** Opening Data records block **

Source: an optimization exercise on an open RTL-to-GDS flow (aim: small area and a short achievable clock period). Production flows keep margins and buffers that such runs may drop.
Where RTL was checked, it was by simulation tests only, not by an equivalence proof against the original.
The clock port is modelled as an ideal driver, which makes a skipped or thinned clock tree look cheaper than it is; a real chip needs a root buffer or a tree.
Power and IR drop assume default switching activity.

run E:
==> flow/design.v <==
module wb_trace_fifo #(
  parameter int XLEN  = 32,
  parameter int DEPTH = 16,
  parameter int CNT_W = 32
) (
  input  logic                     clk,
  input  logic                     rst_n,
  input  logic                     wb_have_inst,
  input  logic [XLEN-1:0]          wb_pc,
  input  logic                     wb_ena,
  input  logic [4:0]               wb_reg,
  input  logic [XLEN-1:0]          wb_value,
  input  logic [1:0]               trace_mode,
  input  logic                     flush,
  input  logic                     clr_ovf,
  output logic                     out_valid,
  input  logic                     out_ready,
  output logic [CNT_W-1:0]         out_seq,
  output logic [XLEN-1:0]          out_pc,
  output logic                     out_ena,
  output logic [4:0]               out_reg,
  output logic [XLEN-1:0]          out_value,
  output logic [$clog2(DEPTH):0]   level,
  output logic                     overflow,
  output logic [CNT_W-1:0]         drop_cnt,
  output logic [CNT_W-1:0]         retired
);
  localparam int AW = $clog2(DEPTH);
  localparam int EW = CNT_W + XLEN + 1 + 5 + XLEN;
  localparam int SD = DEPTH - 1;           
  logic [EW-1:0] mem [SD];
  logic [EW-1:0] hd;
  logic [EW-1:0] din;
  logic [EW-1:0] rdata;
  logic [SD-1:0] wr_oh;
  logic [SD-1:0] rd_oh;
  logic [SD-1:0] rd_ohn;                   
  logic [SD-1:0] wr_nf;                    
  logic qual, full, pop, push, drop;
  logic nfull;                             
  logic le1;                               
  logic st_push, st_pop;
  always_comb begin
    qual = 1'b0;
    case (trace_mode)
      2'd1:    qual = wb_have_inst;
      2'd2:    qual = wb_have_inst & wb_ena;
      2'd3:    qual = wb_have_inst & wb_ena & (wb_reg != 5'd0);
      default: qual = 1'b0;
    endcase
  end
  assign full = level[AW];
  assign pop  = out_valid & out_ready & ~flush;
  assign push = qual & (~full | pop) & ~flush;
  assign drop = qual & full & ~out_ready & ~flush;
  assign din = {retired, wb_pc, wb_ena, wb_reg, wb_value};
  logic lv_one, lv_mid, lv_ge2;
  assign lv_one  = le1 & out_valid;
  assign lv_ge2  = ~le1;
  assign lv_mid  = ~le1 & ~full;
  assign st_push = qual & ~flush & (lv_mid | (lv_one & ~out_ready) | (full & out_ready));
  assign st_pop  = out_ready & ~flush & lv_ge2;
  logic [AW:0]      lvl_inc, lvl_dec;
  logic             ov_inc, le1_dec;
  logic [CNT_W-1:0] dc_sat, ret_inc;
  wb_trace_fifo_cand #(.AW(AW), .CNT_W(CNT_W)) u_cand (
    .level(level), .drop_cnt(drop_cnt), .retired(retired),
    .lvl_inc(lvl_inc), .lvl_dec(lvl_dec), .ov_inc(ov_inc), .le1_dec(le1_dec),
    .dc_sat(dc_sat), .ret_inc(ret_inc), .wr_oh(wr_oh), .nfull(nfull), .wr_nf(wr_nf)
  );
  logic inc, dec;
  assign inc = qual & ~flush & (~out_valid | (~full & ~out_ready));
  assign dec = out_valid & out_ready & ~flush & ~qual;
  always_ff @(posedge clk or negedge rst_n) begin
    if (!rst_n) begin
      level     <= '0;
      out_valid <= 1'b0;
      le1       <= 1'b1;
      nfull     <= 1'b1;
    end else if (flush) begin
      level     <= '0;
      out_valid <= 1'b0;
      le1       <= 1'b1;
      nfull     <= 1'b1;
    end else if (inc) begin
      level     <= lvl_inc;
      out_valid <= 1'b1;
      le1       <= ~out_valid;
      nfull     <= ~lvl_inc[AW];
    end else if (dec) begin
      level     <= lvl_dec;
      out_valid <= ov_inc;
      le1       <= le1_dec;
      nfull     <= 1'b1;
    end
  end
  always_ff @(posedge clk or negedge rst_n) begin
    if (!rst_n) begin
      wr_oh <= {{(SD-1){1'b0}}, 1'b1};
      rd_oh <= {{(SD-1){1'b0}}, 1'b1};
      rd_ohn <= {{(SD-1){1'b1}}, 1'b0};
    end else if (flush) begin
      wr_oh <= {{(SD-1){1'b0}}, 1'b1};
      rd_oh <= {{(SD-1){1'b0}}, 1'b1};
      rd_ohn <= {{(SD-1){1'b1}}, 1'b0};
    end else begin
      if (st_push) wr_oh <= {wr_oh[SD-2:0], wr_oh[SD-1]};
      if (st_pop) begin
        rd_oh  <= {rd_oh[SD-2:0], rd_oh[SD-1]};
        rd_ohn <= {rd_ohn[SD-2:0], rd_ohn[SD-1]};
      end
    end
  end
  always_ff @(posedge clk) begin
    for (int i = 0; i < SD; i++) begin
      if (wr_nf[i] | (wr_oh[i] & out_ready)) mem[i] <= din;
    end
  end
  logic [EW/2-1:0]    mem_lo [SD];
  logic [EW-EW/2-1:0] mem_hi [SD];
  always_comb begin
    for (int i = 0; i < SD; i++) {mem_hi[i], mem_lo[i]} = mem[i];
  end
  logic [EW/2-1:0]    rd_lo;
  logic [EW-EW/2-1:0] rd_hi;
  always_comb begin
    rd_lo = '0;
    rd_hi = '0;
    for (int i = 0; i < SD; i++) begin
      rd_lo = rd_lo | ({(EW/2){rd_oh[i]}}       & mem_lo[i]);
      rd_hi = rd_hi | ({(EW-EW/2){~rd_ohn[i]}} & mem_hi[i]);
    end
  end
  assign rdata = {rd_hi, rd_lo};
  always_ff @(posedge clk) begin
    if (~out_valid | out_ready) hd <= le1 ? din : rdata;
  end
  assign {out_seq, out_pc, out_ena, out_reg, out_value} = hd;
  always_ff @(posedge clk or negedge rst_n) begin
    if (!rst_n) begin
      retired <= '0;
    end else if (wb_have_inst) begin
      retired <= ret_inc;
    end
  end
  logic [CNT_W-1:0] dc_nodrop, dc_drop;
  assign dc_nodrop = clr_ovf ? '0 : drop_cnt;
  assign dc_drop   = clr_ovf ? {{(CNT_W-1){1'b0}}, 1'b1} : dc_sat;
  always_ff @(posedge clk or negedge rst_n) begin
    if (!rst_n) begin
      overflow <= 1'b0;
      drop_cnt <= '0;
    end else begin
      overflow <= drop | (overflow & ~clr_ovf);
      drop_cnt <= drop ? dc_drop : dc_nodrop;
    end
  end
endmodule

** Closing Data records block **

§ Your assignment
Reproduce the data above in full, keeping it exactly the same.

§ Output below
Source: an optimization exercise on an open RTL-to-GDS flow (aim: small area and a short achievable clock period). Production flows keep margins and buffers that such runs may drop.
Where RTL was checked, it was by simulation tests only, not by an equivalence proof against the original.
The clock port is modelled as an ideal driver, which makes a skipped or thinned clock tree look cheaper than it is; a real chip needs a root buffer or a tree.
Power and IR drop assume default switching activity.

run E:
==> flow/design.v <==
module wb_trace_fifo #(
  parameter int XLEN  = 32,
  parameter int DEPTH = 16,
  parameter int CNT_W = 32
) (
  input  logic                     clk,
  input  logic                     rst_n,
  input  logic                     wb_have_inst,
  input  logic [XLEN-1:0]          wb_pc,
  input  logic                     wb_ena,
  input  logic [4:0]               wb_reg,
  input  logic [XLEN-1:0]          wb_value,
  input  logic [1:0]               trace_mode,
  input  logic                     flush,
  input  logic                     clr_ovf,
  output logic                     out_valid,
  input  logic                     out_ready,
  output logic [CNT_W-1:0]         out_seq,
  output logic [XLEN-1:0]          out_pc,
  output logic                     out_ena,
  output logic [4:0]               out_reg,
  output logic [XLEN-1:0]          out_value,
  output logic [$clog2(DEPTH):0]   level,
  output logic                     overflow,
  output logic [CNT_W-1:0]         drop_cnt,
  output logic [CNT_W-1:0]         retired
);
  localparam int AW = $clog2(DEPTH);
  localparam int EW = CNT_W + XLEN + 1 + 5 + XLEN;
  localparam int SD = DEPTH - 1;           
  logic [EW-1:0] mem [SD];
  logic [EW-1:0] hd;
  logic [EW-1:0] din;
  logic [EW-1:0] rdata;
  logic [SD-1:0] wr_oh;
  logic [SD-1:0] rd_oh;
  logic [SD-1:0] rd_ohn;                   
  logic [SD-1:0] wr_nf;                    
  logic qual, full, pop, push, drop;
  logic nfull;                             
  logic le1;                               
  logic st_push, st_pop;
  always_comb begin
    qual = 1'b0;
    case (trace_mode)
      2'd1:    qual = wb_have_inst;
      2'd2:    qual = wb_have_inst & wb_ena;
      2'd3:    qual = wb_have_inst & wb_ena & (wb_reg != 5'd0);
      default: qual = 1'b0;
    endcase
  end
  assign full = level[AW];
  assign pop  = out_valid & out_ready & ~flush;
  assign push = qual & (~full | pop) & ~flush;
  assign drop = qual & full & ~out_ready & ~flush;
  assign din = {retired, wb_pc, wb_ena, wb_reg, wb_value};
  logic lv_one, lv_mid, lv_ge2;
  assign lv_one  = le1 & out_valid;
  assign lv_ge2  = ~le1;
  assign lv_mid  = ~le1 & ~full;
  assign st_push = qual & ~flush & (lv_mid | (lv_one & ~out_ready) | (full & out_ready));
  assign st_pop  = out_ready & ~flush & lv_ge2;
  logic [AW:0]      lvl_inc, lvl_dec;
  logic             ov_inc, le1_dec;
  logic [CNT_W-1:0] dc_sat, ret_inc;
  wb_trace_fifo_cand #(.AW(AW), .CNT_W(CNT_W)) u_cand (
    .level(level), .drop_cnt(drop_cnt), .retired(retired),
    .lvl_inc(lvl_inc), .lvl_dec(lvl_dec), .ov_inc(ov_inc), .le1_dec(le1_dec),
    .dc_sat(dc_sat), .ret_inc(ret_inc), .wr_oh(wr_oh), .nfull(nfull), .wr_nf(wr_nf)
  );
  logic inc, dec;
  assign inc = qual & ~flush & (~out_valid | (~full & ~out_ready));
  assign dec = out_valid & out_ready & ~flush & ~qual;
  always_ff @(posedge clk or negedge rst_n) begin
    if (!rst_n) begin
      level     <= '0;
      out_valid <= 1'b0;
      le1       <= 1'b1;
      nfull     <= 1'b1;
    end else if (flush) begin
      level     <= '0;
      out_valid <= 1'b0;
      le1       <= 1'b1;
      nfull     <= 1'b1;
    end else if (inc) begin
      level     <= lvl_inc;
      out_valid <= 1'b1;
      le1       <= ~out_valid;
      nfull     <= ~lvl_inc[AW];
    end else if (dec) begin
      level     <= lvl_dec;
      out_valid <= ov_inc;
      le1       <= le1_dec;
      nfull     <= 1'b1;
    end
  end
  always_ff @(posedge clk or negedge rst_n) begin
    if (!rst_n) begin
      wr_oh <= {{(SD-1){1'b0}}, 1'b1};
      rd_oh <= {{(SD-1){1'b0}}, 1'b1};
      rd_ohn <= {{(SD-1){1'b1}}, 1'b0};
    end else if (flush) begin
      wr_oh <= {{(SD-1){1'b0}}, 1'b1};
      rd_oh <= {{(SD-1){1'b0}}, 1'b1};
      rd_ohn <= {{(SD-1){1'b1}}, 1'b0};
    end else begin
      if (st_push) wr_oh <= {wr_oh[SD-2:0], wr_oh[SD-1]};
      if (st_pop) begin
        rd_oh  <= {rd_oh[SD-2:0], rd_oh[SD-1]};
        rd_ohn <= {rd_ohn[SD-2:0], rd_ohn[SD-1]};
      end
    end
  end
  always_ff @(posedge clk) begin
    for (int i = 0; i < SD; i++) begin
      if (wr_nf[i] | (wr_oh[i] & out_ready)) mem[i] <= din;
    end
  end
  logic [EW/2-1:0]    mem_lo [SD];
  logic [EW-EW/2-1:0] mem_hi [SD];
  always_comb begin
    for (int i = 0; i < SD; i++) {mem_hi[i], mem_lo[i]} = mem[i];
  end
  logic [EW/2-1:0]    rd_lo;
  logic [EW-EW/2-1:0] rd_hi;
  always_comb begin
    rd_lo = '0;
    rd_hi = '0;
    for (int i = 0; i < SD; i++) begin
      rd_lo = rd_lo | ({(EW/2){rd_oh[i]}}       & mem_lo[i]);
      rd_hi = rd_hi | ({(EW-EW/2){~rd_ohn[i]}} & mem_hi[i]);
    end
  end
  assign rdata = {rd_hi, rd_lo};
  always_ff @(posedge clk) begin
    if (~out_valid | out_ready) hd <= le1 ? din : rdata;
  end
  assign {out_seq, out_pc, out_ena, out_reg, out_value} = hd;
  always_ff @(posedge clk or negedge rst_n) begin
    if (!rst_n) begin
      retired <= '0;
    end else if (wb_have_inst) begin
      retired <= ret_inc;
    end
  end
  logic [CNT_W-1:0] dc_nodrop, dc_drop;
  assign dc_nodrop = clr_ovf ? '0 : drop_cnt;
  assign dc_drop   = clr_ovf ? {{(CNT_W-1){1'b0}}, 1'b1} : dc_sat;
  always_ff @(posedge clk or negedge rst_n) begin
    if (!rst_n) begin
      overflow <= 1'b0;
      drop_cnt <= '0;
    end else begin
      overflow <= drop | (overflow & ~clr_ovf);
      drop_cnt <= drop ? dc_drop : dc_nodrop;
    end
  end
endmodule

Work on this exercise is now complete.